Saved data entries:
Start of Block
**src/rtl/mavg_seq_ctrl.sv**
```systemverilog
// mavg_seq_ctrl: sequencer for the 3-tap moving-average datapath.
// Accepts samples over valid/ready. Drives the datapath shift-load and clear
// controls and tracks how full the window is. Once the window is full it
// captures the datapath sum and presents it downstream with backpressure.
//
// Build option: define MAVG_CTRL_DECIM_EN for block-average mode with
// decimation TAPS. Each result then needs TAPS fresh samples, and RUN is
// never entered. Without the macro, every accept in RUN produces one result
// (sliding window).
module mavg_seq_ctrl #(
    parameter int DW    = 8,   // sample width, signed
    parameter int TAPS  = 3,   // window length, >= 2
    parameter int SW    = 10,  // sum width, >= DW + $clog2(TAPS)
    parameter int CNT_W = 2    // fill-counter width, >= $clog2(TAPS+1)
) (
    input  logic                 clk,
    input  logic                 rst_n,
    input  logic                 in_valid,
    output logic                 in_ready,
    input  logic [DW-1:0]        in_data,
    input  logic                 flush,
    output logic                 dp_load,
    output logic                 dp_clr,
    output logic [DW-1:0]        dp_num,
    input  logic [SW-1:0]        dp_sum,
    output logic                 out_valid,
    input  logic                 out_ready,
    output logic [SW-1:0]        out_sum,
    output logic [CNT_W-1:0]     fill_cnt
);

    typedef enum logic [1:0] {
        ST_FILL = 2'd0,  // window not yet full
        ST_CAPT = 2'd1,  // datapath sum settles; capture it
        ST_HOLD = 2'd2,  // result presented downstream
        ST_RUN  = 2'd3   // window full, waiting for the next sample
    } state_t;

    localparam logic [CNT_W-1:0] CNT_LAST = CNT_W'(TAPS - 1);
    localparam logic [CNT_W-1:0] CNT_ONE  = CNT_W'(1);

    state_t state;
    state_t state_nxt;
    logic   accept;
    logic   take;

    // Handshake and datapath controls. While reset is asserted, in_ready and
    // dp_clr are forced low.
    always_comb begin
        in_ready = rst_n && !flush && (state == ST_FILL || state == ST_RUN);
        accept   = in_valid && in_ready;
        take     = (state == ST_HOLD) && out_ready;
        dp_load  = accept;
        dp_clr   = rst_n && flush;
        dp_num   = in_data;
    end

    // Next-state logic. Flush overrides every other event.
    // NOTE: every signal driven here gets a default first, so no path can
    // leave it unassigned and infer a latch.
    always_comb begin
        state_nxt = state;
        if (flush) begin
            state_nxt = ST_FILL;
        end else begin
            case (state)
                ST_FILL: if (accept && fill_cnt == CNT_LAST) state_nxt = ST_CAPT;
                ST_RUN:  if (accept) state_nxt = ST_CAPT;
                ST_CAPT: state_nxt = ST_HOLD;
                ST_HOLD: begin
                    if (out_ready) begin
`ifdef MAVG_CTRL_DECIM_EN
                        state_nxt = ST_FILL;
`else
                        state_nxt = ST_RUN;
`endif
                    end
                end
                default: state_nxt = ST_FILL;
            endcase
        end
    end

    // State register.
    // NOTE: sequential state uses non-blocking assignments so that every
    // flop samples pre-edge values, whatever order the blocks evaluate in.
    always_ff @(posedge clk or negedge rst_n) begin
        if (!rst_n) state <= ST_FILL;
        else        state <= state_nxt;
    end

    // Window fill counter. It saturates at TAPS because it only counts in
    // FILL. In decimation mode it reloads when a result leaves.
    always_ff @(posedge clk or negedge rst_n) begin
        if (!rst_n) begin
            fill_cnt <= '0;
        end else if (flush) begin
            fill_cnt <= '0;
        end else if (state == ST_FILL && accept) begin
            fill_cnt <= fill_cnt + CNT_ONE;
        end else if (take) begin
`ifdef MAVG_CTRL_DECIM_EN
            fill_cnt <= '0;
`else
            fill_cnt <= fill_cnt;
`endif
        end
    end

    // Result register. It captures dp_sum bit-exact in CAPT and holds it
    // until the downstream takes it. A flush discards it.
    always_ff @(posedge clk or negedge rst_n) begin
        if (!rst_n) begin
            out_valid <= 1'b0;
            out_sum   <= '0;
        end else if (flush) begin
            out_valid <= 1'b0;
        end else if (state == ST_CAPT) begin
            out_valid <= 1'b1;
            out_sum   <= dp_sum;
        end else if (take) begin
            out_valid <= 1'b0;
        end
    end

endmodule

```
**config.mk**
```make
export PLATFORM = sky130hd
export DESIGN_NAME = mavg_seq_ctrl
export DESIGN_NICKNAME = d
export VERILOG_FILES = /design/src/rtl/mavg_seq_ctrl.sv
export SDC_FILE = /design/constraint.sdc
export NUM_CORES = 1
export LEC_CHECK = 0
export BUFFER_PORTS_ARGS = -buffer_cell sky130_fd_sc_hd__buf_2
export CORE_MARGIN = 4
export CORE_UTILIZATION = 25
export DETAILED_ROUTE_END_ITERATION = 12
export SYNTH_ARGS = -nofsm -noshare
export SYNTH_HDL_FRONTEND = slang
export SYNTH_SLANG_ARGS = --single-unit
```
**constraint.sdc**
```tcl
create_clock -name clk -period 1.7 [get_ports clk]
set_clock_uncertainty 0.15 [all_clocks]
set_input_delay 0.51 -clock clk [delete_from_list [all_inputs] [get_ports clk]]
set_output_delay 0.51 -clock clk [all_outputs]
set_load 0.03 [all_outputs]
```
# Word level (Yosys, flattened, before mapping)
# Cells that the tools add are included.
# totals
reg_bits,15
elab_cells,37
output_inout_bits,24
# op_classes
muxes,10
addsub,1
n_reduce_logical,14
n_eq_ne,7
n_bitwise,1
# ops
cell,n
2-to-1 mux 2 bit,6
"!= test 3 bit, second input constant",3
one-hot mux 2 bit (4 select lines),1
logical AND 1 bit,7
"equality test 2 bit, second input constant",3
2-to-1 mux 1 bit,3
AND reduction 3 bit,1
nonzero test 3 bit,1
"adder 2 x 1 -> 2 bit, second input constant",1
"equality test 2 x 1 -> 1 bit, second input constant",1
logical NOT 2 bit,1
AND reduction 2 bit,1
nonzero test 2 bit,1
logical NOT 1 bit,1
logical OR 1 bit,1
inverter 1 bit,1

# Longest topological paths before layout
# depth
word_depth,8
depth_mapped,6
mapped_depth_nobuf,6

# Least setup slack after synthesis
# No wires, ideal clock.
# synth_timing
kind,reg-to-output
startpoint,register state[0]
endpoint,output port in_ready
stages_incl_launch_ff,4
arrival_time_ps,1483
setup_slack_ps,-443
cell_sequence,dfrtp_1 > inv_1 > ha_1 > nor3b_1
# synth_between
elab_chain_len,3
elab_cells_between_ends,4
cone_classes,eq/ne (1); reduce/logical (3)
# synth_lines
element,line,text
start: declaration,42,state_t state;
start signal: assignment,89,else state <= state_nxt;
equality test 2 bit or logical NOT 2 bit (tied branches),50,in_ready = rst_n && !flush && (state == ST_FILL || state == ST_RUN);
logical OR 1 bit *,50,
logical AND 1 bit *,50,
end: declaration,19,"output logic in_ready,"
# Mark *: on every way between the ends. The rest lies on a longest branch, timed or not.

# Worst setup path in the final report
# layout_timing
startpoint,register state[0]
endpoint,register fill_cnt[1]
# layout_between
elab_chain_len,6
elab_cells_between_ends,7
cone_classes,eq/ne (1); reduce/logical (6)
# layout_lines
element,line,text
equality test 2 bit or logical NOT 2 bit (tied branches),"50, 99",
logical OR 1 bit,50,
logical AND 1 bit,50,
logical AND 1 bit,51,accept = in_valid && in_ready;
logical AND 1 bit *,99,end else if (state == ST_FILL && accept) begin
nonzero test 2 bit (no source line) *,--,
end signal: assignment,100,fill_cnt <= fill_cnt + CNT_ONE;
end signal: assignment,105,fill_cnt <= fill_cnt;
end: declaration,29,output logic [CNT_W-1:0] fill_cnt
# Marks and branches as above.
# A chain may end at the register's enable or synchronous reset.

==> metrics.csv <==
stage,metric,value,unit
final_layout,nNetsFinal,141,
floorplan,start_util,26.30,%
critical_path,cp-start-kind,register,
global_routing,grt_pass1_wl,3215,um
synth,synth_cells,67,
timing,drv_slew,0,
cts,htreeDepth,1,
floorplan,dieHeight,64.91,um
timing,rsz0062_at_grt,true,
route,routedWlPerCell,12.63,um
cts,cts_tree,built,
power_and_ir_drop,intPower,0.5924,mW
run_status,status,"complete, but fails checks",
global_routing,grt_max_degree,10,
timing,setup_viol,7,
synth,synth_top_cell_by_area,dfrtp_1,
route,drt-vias-per-instance,4.212,
critical_path,crit_arrival,2.11,ns
global_routing,grt_pass1_vias,722,
job,cap_viol_max_count,0,
final_layout,layout-drive-gt1-share,68.75,%
power_and_ir_drop,powerDensity,694.1,nW/um2
timing,tightest_slew,0.1402,ns
power_and_ir_drop,clockPowerShare,23.1,%
synth,synth_top_area_share,46.37,%
global_routing,gr-total-overflow,0,
synth,ys_ff_latch,15,
cts,cts_buffers,3,
cts,cts-root-buf,clkbuf_4,
power_and_ir_drop,p_seq_share,47.7,%
power_and_ir_drop,max-vdd-ir-drop,0.4496,mV
cts,clk_latency,0.28,ns
floorplan,row_count,20,
timing,slew_headroom,90.56,%
synth,synth_fp_nets,95,
final_layout,diodes,0,
route,dr.pass1.iters,3,
power_and_ir_drop,switching_power,0.2761,mW
route,wirelength,1970,um
cts,hold_buffers,0,
timing,fmax,486.0,MHz
power_and_ir_drop,p_comb_share,29.3,%
route,postRouteAntennaNets,0,
placed_design,place_area,1086,um2
run_status,violations,setup timing,
route,drtIter0Drc,10,
critical_path,path_max_fanout,3,
floorplan,fp.dieW,64.91,um
route,drc,0,
power_and_ir_drop,p_total,0.8685,mW
timing,period_share,121.0,%
critical_path,end_kind,register,
cts,cts.clk_slew.worst_paths,0.10,ns
placed_design,io_buffers,30,
synth,avgSynthCellArea,12.08,um2
synth,synth.distinct_cells,22,
floorplan,core,3078,um2
cts,cts.sinks,15,
final_layout,area_growth,54.56,%
placed_design,hpwl,1449,um
synth,yosysWarnings,0,
critical_path,critPathKind,register to register,
synth,synthTopCellsByArea,"dfrtp_1 46%, mux2_2 14%, buf_4 8.3%",
timing,fin_ws,-0.3577,ns
global_routing,antenna_found_initial,0,
timing,hold_viol_final,0,
power_and_ir_drop,swShare,31.79,%
cts,clock_path_buffers,2,
synth,synth_area,809.5,um2
global_routing,grtUsageTotal,9.661,%
floorplan,die_area,4213,um2
worst_hold_path,hold_class,input pin to async pin,
placed_design,place.gp.congestion,0.7338,
floorplan,ios,47,
synth,yosysSeqAreaShare,46.37,%
power_and_ir_drop,leakagePower,0.6604,nW
critical_path,required,1.75,ns
timing,layout_min_cycle_time,2.058,ns
route,vias,657,
final_layout,fin_area,1251,um2
[area by class of cell]
| type | instances | area (um2) |
|---|---|---|
| tap | 44 | 55.05 |
| clock buffer | 3 | 22.52 |
| sequential | 15 | 375.4 |
| clock inverter | 1 | 5.005 |
| inverter | 5 | 21.27 |
| fill | 297 | 1827 |
| multi-input combinational | 37 | 407.9 |
| timing repair buffer | 51 | 364.1 |
[metrics by stage]
stage          hold slack [ns]  setup WS (ns)  utilization (%)  std cells  setup TNS (ns)
5_1_grt                0.04444        -0.4286            40.65        156          -1.706
3_5_place_dp            0.3420        -0.1176            35.28        145         -0.3270
2_1_floorplan          0.06441       -0.08429                -         67        -0.08971
6_report               0.04807        -0.3577            40.65        156          -1.332
3_3_place_gp            0.3339       -0.09667            35.28        145         -0.1882
4_1_cts                0.04145        -0.3654            38.74        154          -1.147
[cells by family (layout without fill, tap and decap cells)]
family	after synthesis	in the layout	share of synthesized area [%]
adders and majority gates	5	5	7.728
muxes	12	12	17.00
and+or+nand+nor	14	14	12.06
DFF	15	15	46.37
AOI/OAI and AO/OA	6	6	5.564
buffers and inverters	15	60	11.28
[sequential cells by signal (all words and copies together), names as in the netlist]
signal and flops:
state 2, fill_cnt 2, out_sum 10, out_valid 1
[worst max-delay path: stages (launching register included)]
cell       delay (ns)
dfrtp_1          0.40
inv_2            0.08
ha_4             0.21
nand4bb_4        0.21
buf_4            0.16
buf_6            0.10
buf_6            0.10
buf_6            0.11
or3_1            0.31
a21oi_1          0.13
[power groups by stage]
stage | logic, mW | clock network, mW | registers (mW)
final | 0.254 | 0.200 | 0.414
after global routing | 0.271 | 0.230 | 0.422
after CTS | 0.244 | 0.214 | 0.414
after detailed placement | 0.232 | 0 | 0.422
after global placement | 0.228 | 0 | 0.419
after floorplan | 0.0917 | 0 | 0.502
[synth_stat cells, drive strengths merged]
master / number
dfrtp: 15
nor2b: 1
inv: 5
mux2: 11
o21ai: 2
nor2: 4
mux2i: 1
nand3: 1
nand4bb: 1
o221a: 1
nand2b: 2
ha: 5
a21oi: 3
buf: 10
nand2: 1
or2b: 1
nor3b: 1
and2: 1
or3: 1
[worst paths after layout]
path | start | to | slack (ns) | depth (start not counted)
min in group clk | dp_sum[6] | out_sum[6] | 0.30 | 2
worst min register to register | out_sum[4] | out_sum[4] | 0.36 | 1
worst max register to register | state[0] | fill_cnt[1] | -0.36 | 9
worst min-delay path | rst_n | state[1] | 0.05 | 2
worst max-delay path | state[0] | fill_cnt[1] | -0.36 | 9
max in group asynchronous | rst_n | out_sum[1] | 1.20 | 2
[layer usage]
| layer | track usage [%] | up-vias | wire length (um) |
|---|---|---|---|
| met5 | 0 | - | 0 |
| met4 | 1.319 | 0 | 2 |
| met3 | 3.293 | 2 | 132 |
| met2 | 18.39 | 22 | 1102 |
| met1 | 10.41 | 327 | 732 |
| li1 | - | 306 | - |
[cells in the final DEF, fill, tap and decap left out, drive strengths merged]
cell,n
nor2,4
clkinv,1
nand2b,2
nor2b,1
a21oi,3
dfrtp,15
nand2,1
nor3b,1
or3,1
ha,5
nand3,1
mux2,11
o21ai,2
buf,51
mux2i,1
clkbuf,3
or2b,1
nand4bb,1
inv,5
and2,1
o221a,1
[repair_timing]
| item | CTS | global route |
|---|---|---|
| pin swaps | 2 | 1 |
| endpoints found under the setup margin | 9 | 17 |
| hold endpoints to repair | 0 | 0 |
| buffers inserted | 4 | 2 |
| gates resized for setup | 14 | 11 |
| cloned | 1 | 0 |
(Power assumes the default switching activity.)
End of Block
[Assignment]
With the line holding "# No wires, ideal clock." as the first and the line holding "start signal: assignment,89,else" as the last, set down that range of the entries above exactly, and nothing else.

[Expected answer]
# No wires, ideal clock.
# synth_timing
kind,reg-to-output
startpoint,register state[0]
endpoint,output port in_ready
stages_incl_launch_ff,4
arrival_time_ps,1483
setup_slack_ps,-443
cell_sequence,dfrtp_1 > inv_1 > ha_1 > nor3b_1
# synth_between
elab_chain_len,3
elab_cells_between_ends,4
cone_classes,eq/ne (1); reduce/logical (3)
# synth_lines
element,line,text
start: declaration,42,state_t state;
start signal: assignment,89,else state <= state_nxt;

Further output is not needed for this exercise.